## config.mk

```make
export PLATFORM = sky130hd
export DESIGN_NAME = stack_queue_buffer
export DESIGN_NICKNAME = d
export VERILOG_FILES = /design/src/rtl/sqb_pkg.sv /design/src/rtl/sqb_ram.sv /design/src/rtl/stack_queue_buffer.sv
export SDC_FILE = /design/constraint.sdc
export NUM_CORES = 1
export LEC_CHECK = 0
export BUFFER_PORTS_ARGS = -buffer_cell sky130_fd_sc_hd__buf_4
export CAP_MARGIN = 25
export CORE_MARGIN = 2
export CORE_UTILIZATION = 50
export DETAILED_ROUTE_END_ITERATION = 8
export PLACE_DENSITY = 0.69
export SETUP_SLACK_MARGIN = 0.4
export SLEW_MARGIN = 20
export SYNTH_ARGS = -nofsm -noshare
export SYNTH_HDL_FRONTEND = slang
export SYNTH_SLANG_ARGS = --single-unit
```

## constraint.sdc

```tcl
create_clock -name clk -period 5.11 [get_ports clk]
set_clock_uncertainty 0.15 [all_clocks]
set_input_delay 0.511 -clock clk [delete_from_list [all_inputs] [get_ports clk]]
set_output_delay 0.511 -clock clk [all_outputs]
set_load 0.01 [all_outputs]
```

## src/rtl/sqb_pkg.sv

```systemverilog
// rtl/sqb_pkg.sv - shared types and helpers for the stack/queue buffer
package sqb_pkg;

    // Ordering discipline of the buffer.
    typedef enum logic {
        MODE_LIFO = 1'b0,
        MODE_FIFO = 1'b1
    } sqb_mode_e;

    // Number of storage entries for a given pointer width.
    function automatic int sqb_depth(input int address_depth);
        return 1 << address_depth;
    endfunction

endpackage

```

## src/rtl/sqb_ram.sv

```systemverilog
// rtl/sqb_ram.sv - storage array: one synchronous write port, one asynchronous read port
//
// Ports:
//   clk    write clock
//   we     write enable, samples waddr/wdata on the rising edge
//   waddr  write address
//   wdata  write data
//   raddr  read address
//   rdata  combinational read data at raddr
module sqb_ram
    import sqb_pkg::*;
#(
    parameter int AddrWidth = 4,
    parameter int DataWidth = 8
) (
    input  logic                 clk,
    input  logic                 we,
    input  logic [AddrWidth-1:0] waddr,
    input  logic [DataWidth-1:0] wdata,
    input  logic [AddrWidth-1:0] raddr,
    output logic [DataWidth-1:0] rdata
);

    localparam int Depth = sqb_depth(AddrWidth);

    // Contents are deliberately left unreset so this maps onto plain RAM.
    logic [DataWidth-1:0] mem [Depth];

    always_ff @(posedge clk) begin
        if (we) begin
            mem[waddr] <= wdata;
        end
    end

    assign rdata = mem[raddr];

endmodule

```

## src/rtl/stack_queue_buffer.sv

```systemverilog
// rtl/stack_queue_buffer.sv - runtime-selectable LIFO/FIFO buffer with occupancy and sticky error flags
//
// Ports:
//   clk        clock, all state changes on the rising edge
//   rst        asynchronous active-low reset
//   CS         chip enable; when low every input is ignored and all state holds
//   Mode       0 = LIFO, 1 = FIFO; only takes effect while the buffer is empty
//   Push       store Data_In this edge
//   Pop        read one entry into Data_Out this edge
//   ClrErr     clear Overflow/Underflow
//   Data_In    write data
//   Data_Out   registered read data
//   Count      number of stored entries, 0..2**AddressDepth
//   Full       Count equals capacity
//   Empty      Count is zero
//   Overflow   sticky: a push was rejected while Full
//   Underflow  sticky: a pop was rejected while Empty
module stack_queue_buffer
    import sqb_pkg::*;
#(
    parameter int AddressDepth = 4,
    parameter int DataWide     = 8
) (
    input  logic                  clk,
    input  logic                  rst,
    input  logic                  CS,
    input  logic                  Mode,
    input  logic                  Push,
    input  logic                  Pop,
    input  logic                  ClrErr,
    input  logic [DataWide-1:0]   Data_In,
    output logic [DataWide-1:0]   Data_Out,
    output logic [AddressDepth:0] Count,
    output logic                  Full,
    output logic                  Empty,
    output logic                  Overflow,
    output logic                  Underflow
);

    localparam int                    Depth     = sqb_depth(AddressDepth);
    localparam logic [AddressDepth:0] FullCount = (AddressDepth + 1)'(Depth);
    localparam logic [AddressDepth:0] CountOne  = (AddressDepth + 1)'(1);
    localparam logic [AddressDepth-1:0] PtrOne  = AddressDepth'(1);

    logic [AddressDepth-1:0] wr_ptr;
    logic [AddressDepth-1:0] rd_ptr;
    sqb_mode_e               active_mode;
    sqb_mode_e               eff_mode;

    logic                    both_req;
    logic                    fifo_loaded;
    logic                    pass_through;
    logic                    swap;
    logic                    push_ok;
    logic                    pop_ok;
    logic                    ovf_evt;
    logic                    unf_evt;
    logic                    ram_we;
    logic [AddressDepth-1:0] ram_raddr;
    logic [DataWide-1:0]     ram_rdata;

    assign Full  = (Count == FullCount);
    assign Empty = (Count == '0);

    // The mode input is only honoured when nothing is stored, so the ordering
    // of resident data can never change underneath the consumer.
    assign eff_mode = Empty ? sqb_mode_e'(Mode) : active_mode;

    always_comb begin
        both_req     = Push && Pop;
        fifo_loaded  = (eff_mode == MODE_FIFO) && !Empty;
        // A simultaneous push+pop either forwards the input straight through
        // (stack, or empty queue) or rotates the queue by one entry.
        pass_through = both_req && !fifo_loaded;
        swap         = both_req && fifo_loaded;
        push_ok      = Push && !Pop && !Full;
        pop_ok       = Pop && !Push && !Empty;
        ovf_evt      = Push && !Pop && Full;
        unf_evt      = Pop && !Push && Empty;
        ram_we       = CS && (push_ok || swap);
        // Stack reads the top-of-stack just below wr_ptr; queue reads the head.
        ram_raddr    = (eff_mode == MODE_LIFO) ? (wr_ptr - PtrOne) : rd_ptr;
    end

    sqb_ram #(
        .AddrWidth (AddressDepth),
        .DataWidth (DataWide)
    ) u_ram (
        .clk   (clk),
        .we    (ram_we),
        .waddr (wr_ptr),
        .wdata (Data_In),
        .raddr (ram_raddr),
        .rdata (ram_rdata)
    );

    always_ff @(posedge clk or negedge rst) begin
        if (!rst) begin
            Data_Out    <= '0;
            Count       <= '0;
            wr_ptr      <= '0;
            rd_ptr      <= '0;
            active_mode <= MODE_LIFO;
            Overflow    <= 1'b0;
            Underflow   <= 1'b0;
        end else if (CS) begin
            active_mode <= eff_mode;

            if (swap) begin
                Data_Out <= ram_rdata;
                rd_ptr   <= rd_ptr + PtrOne;
                wr_ptr   <= wr_ptr + PtrOne;
            end else if (pass_through) begin
                Data_Out <= Data_In;
            end else if (push_ok) begin
                wr_ptr <= wr_ptr + PtrOne;
                Count  <= Count + CountOne;
            end else if (pop_ok) begin
                Data_Out <= ram_rdata;
                Count    <= Count - CountOne;
                if (eff_mode == MODE_LIFO) begin
                    wr_ptr <= wr_ptr - PtrOne;
                end else begin
                    rd_ptr <= rd_ptr + PtrOne;
                end
            end

            // Stack operation never moves rd_ptr, so realign the queue head to
            // the write position whenever empty; a later switch to queue mode
            // then starts from the first entry written.
            if (Empty) begin
                rd_ptr <= wr_ptr;
            end

            // A fresh error in the same cycle as ClrErr keeps the flag set.
            Overflow  <= ovf_evt || (Overflow && !ClrErr);
            Underflow <= unf_evt || (Underflow && !ClrErr);
        end
    end

endmodule

```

────────────────────────────────────────

Problem:
Return the whole of the data, character for character.

Response to this task:
## config.mk

```make
export PLATFORM = sky130hd
export DESIGN_NAME = stack_queue_buffer
export DESIGN_NICKNAME = d
export VERILOG_FILES = /design/src/rtl/sqb_pkg.sv /design/src/rtl/sqb_ram.sv /design/src/rtl/stack_queue_buffer.sv
export SDC_FILE = /design/constraint.sdc
export NUM_CORES = 1
export LEC_CHECK = 0
export BUFFER_PORTS_ARGS = -buffer_cell sky130_fd_sc_hd__buf_4
export CAP_MARGIN = 25
export CORE_MARGIN = 2
export CORE_UTILIZATION = 50
export DETAILED_ROUTE_END_ITERATION = 8
export PLACE_DENSITY = 0.69
export SETUP_SLACK_MARGIN = 0.4
export SLEW_MARGIN = 20
export SYNTH_ARGS = -nofsm -noshare
export SYNTH_HDL_FRONTEND = slang
export SYNTH_SLANG_ARGS = --single-unit
```

## constraint.sdc

```tcl
create_clock -name clk -period 5.11 [get_ports clk]
set_clock_uncertainty 0.15 [all_clocks]
set_input_delay 0.511 -clock clk [delete_from_list [all_inputs] [get_ports clk]]
set_output_delay 0.511 -clock clk [all_outputs]
set_load 0.01 [all_outputs]
```

## src/rtl/sqb_pkg.sv

```systemverilog
// rtl/sqb_pkg.sv - shared types and helpers for the stack/queue buffer
package sqb_pkg;

    // Ordering discipline of the buffer.
    typedef enum logic {
        MODE_LIFO = 1'b0,
        MODE_FIFO = 1'b1
    } sqb_mode_e;

    // Number of storage entries for a given pointer width.
    function automatic int sqb_depth(input int address_depth);
        return 1 << address_depth;
    endfunction

endpackage

```

## src/rtl/sqb_ram.sv

```systemverilog
// rtl/sqb_ram.sv - storage array: one synchronous write port, one asynchronous read port
//
// Ports:
//   clk    write clock
//   we     write enable, samples waddr/wdata on the rising edge
//   waddr  write address
//   wdata  write data
//   raddr  read address
//   rdata  combinational read data at raddr
module sqb_ram
    import sqb_pkg::*;
#(
    parameter int AddrWidth = 4,
    parameter int DataWidth = 8
) (
    input  logic                 clk,
    input  logic                 we,
    input  logic [AddrWidth-1:0] waddr,
    input  logic [DataWidth-1:0] wdata,
    input  logic [AddrWidth-1:0] raddr,
    output logic [DataWidth-1:0] rdata
);

    localparam int Depth = sqb_depth(AddrWidth);

    // Contents are deliberately left unreset so this maps onto plain RAM.
    logic [DataWidth-1:0] mem [Depth];

    always_ff @(posedge clk) begin
        if (we) begin
            mem[waddr] <= wdata;
        end
    end

    assign rdata = mem[raddr];

endmodule

```

## src/rtl/stack_queue_buffer.sv

```systemverilog
// rtl/stack_queue_buffer.sv - runtime-selectable LIFO/FIFO buffer with occupancy and sticky error flags
//
// Ports:
//   clk        clock, all state changes on the rising edge
//   rst        asynchronous active-low reset
//   CS         chip enable; when low every input is ignored and all state holds
//   Mode       0 = LIFO, 1 = FIFO; only takes effect while the buffer is empty
//   Push       store Data_In this edge
//   Pop        read one entry into Data_Out this edge
//   ClrErr     clear Overflow/Underflow
//   Data_In    write data
//   Data_Out   registered read data
//   Count      number of stored entries, 0..2**AddressDepth
//   Full       Count equals capacity
//   Empty      Count is zero
//   Overflow   sticky: a push was rejected while Full
//   Underflow  sticky: a pop was rejected while Empty
module stack_queue_buffer
    import sqb_pkg::*;
#(
    parameter int AddressDepth = 4,
    parameter int DataWide     = 8
) (
    input  logic                  clk,
    input  logic                  rst,
    input  logic                  CS,
    input  logic                  Mode,
    input  logic                  Push,
    input  logic                  Pop,
    input  logic                  ClrErr,
    input  logic [DataWide-1:0]   Data_In,
    output logic [DataWide-1:0]   Data_Out,
    output logic [AddressDepth:0] Count,
    output logic                  Full,
    output logic                  Empty,
    output logic                  Overflow,
    output logic                  Underflow
);

    localparam int                    Depth     = sqb_depth(AddressDepth);
    localparam logic [AddressDepth:0] FullCount = (AddressDepth + 1)'(Depth);
    localparam logic [AddressDepth:0] CountOne  = (AddressDepth + 1)'(1);
    localparam logic [AddressDepth-1:0] PtrOne  = AddressDepth'(1);

    logic [AddressDepth-1:0] wr_ptr;
    logic [AddressDepth-1:0] rd_ptr;
    sqb_mode_e               active_mode;
    sqb_mode_e               eff_mode;

    logic                    both_req;
    logic                    fifo_loaded;
    logic                    pass_through;
    logic                    swap;
    logic                    push_ok;
    logic                    pop_ok;
    logic                    ovf_evt;
    logic                    unf_evt;
    logic                    ram_we;
    logic [AddressDepth-1:0] ram_raddr;
    logic [DataWide-1:0]     ram_rdata;

    assign Full  = (Count == FullCount);
    assign Empty = (Count == '0);

    // The mode input is only honoured when nothing is stored, so the ordering
    // of resident data can never change underneath the consumer.
    assign eff_mode = Empty ? sqb_mode_e'(Mode) : active_mode;

    always_comb begin
        both_req     = Push && Pop;
        fifo_loaded  = (eff_mode == MODE_FIFO) && !Empty;
        // A simultaneous push+pop either forwards the input straight through
        // (stack, or empty queue) or rotates the queue by one entry.
        pass_through = both_req && !fifo_loaded;
        swap         = both_req && fifo_loaded;
        push_ok      = Push && !Pop && !Full;
        pop_ok       = Pop && !Push && !Empty;
        ovf_evt      = Push && !Pop && Full;
        unf_evt      = Pop && !Push && Empty;
        ram_we       = CS && (push_ok || swap);
        // Stack reads the top-of-stack just below wr_ptr; queue reads the head.
        ram_raddr    = (eff_mode == MODE_LIFO) ? (wr_ptr - PtrOne) : rd_ptr;
    end

    sqb_ram #(
        .AddrWidth (AddressDepth),
        .DataWidth (DataWide)
    ) u_ram (
        .clk   (clk),
        .we    (ram_we),
        .waddr (wr_ptr),
        .wdata (Data_In),
        .raddr (ram_raddr),
        .rdata (ram_rdata)
    );

    always_ff @(posedge clk or negedge rst) begin
        if (!rst) begin
            Data_Out    <= '0;
            Count       <= '0;
            wr_ptr      <= '0;
            rd_ptr      <= '0;
            active_mode <= MODE_LIFO;
            Overflow    <= 1'b0;
            Underflow   <= 1'b0;
        end else if (CS) begin
            active_mode <= eff_mode;

            if (swap) begin
                Data_Out <= ram_rdata;
                rd_ptr   <= rd_ptr + PtrOne;
                wr_ptr   <= wr_ptr + PtrOne;
            end else if (pass_through) begin
                Data_Out <= Data_In;
            end else if (push_ok) begin
                wr_ptr <= wr_ptr + PtrOne;
                Count  <= Count + CountOne;
            end else if (pop_ok) begin
                Data_Out <= ram_rdata;
                Count    <= Count - CountOne;
                if (eff_mode == MODE_LIFO) begin
                    wr_ptr <= wr_ptr - PtrOne;
                end else begin
                    rd_ptr <= rd_ptr + PtrOne;
                end
            end

            // Stack operation never moves rd_ptr, so realign the queue head to
            // the write position whenever empty; a later switch to queue mode
            // then starts from the first entry written.
            if (Empty) begin
                rd_ptr <= wr_ptr;
            end

            // A fresh error in the same cycle as ClrErr keeps the flag set.
            Overflow  <= ovf_evt || (Overflow && !ClrErr);
            Underflow <= unf_evt || (Underflow && !ClrErr);
        end
    end

endmodule

```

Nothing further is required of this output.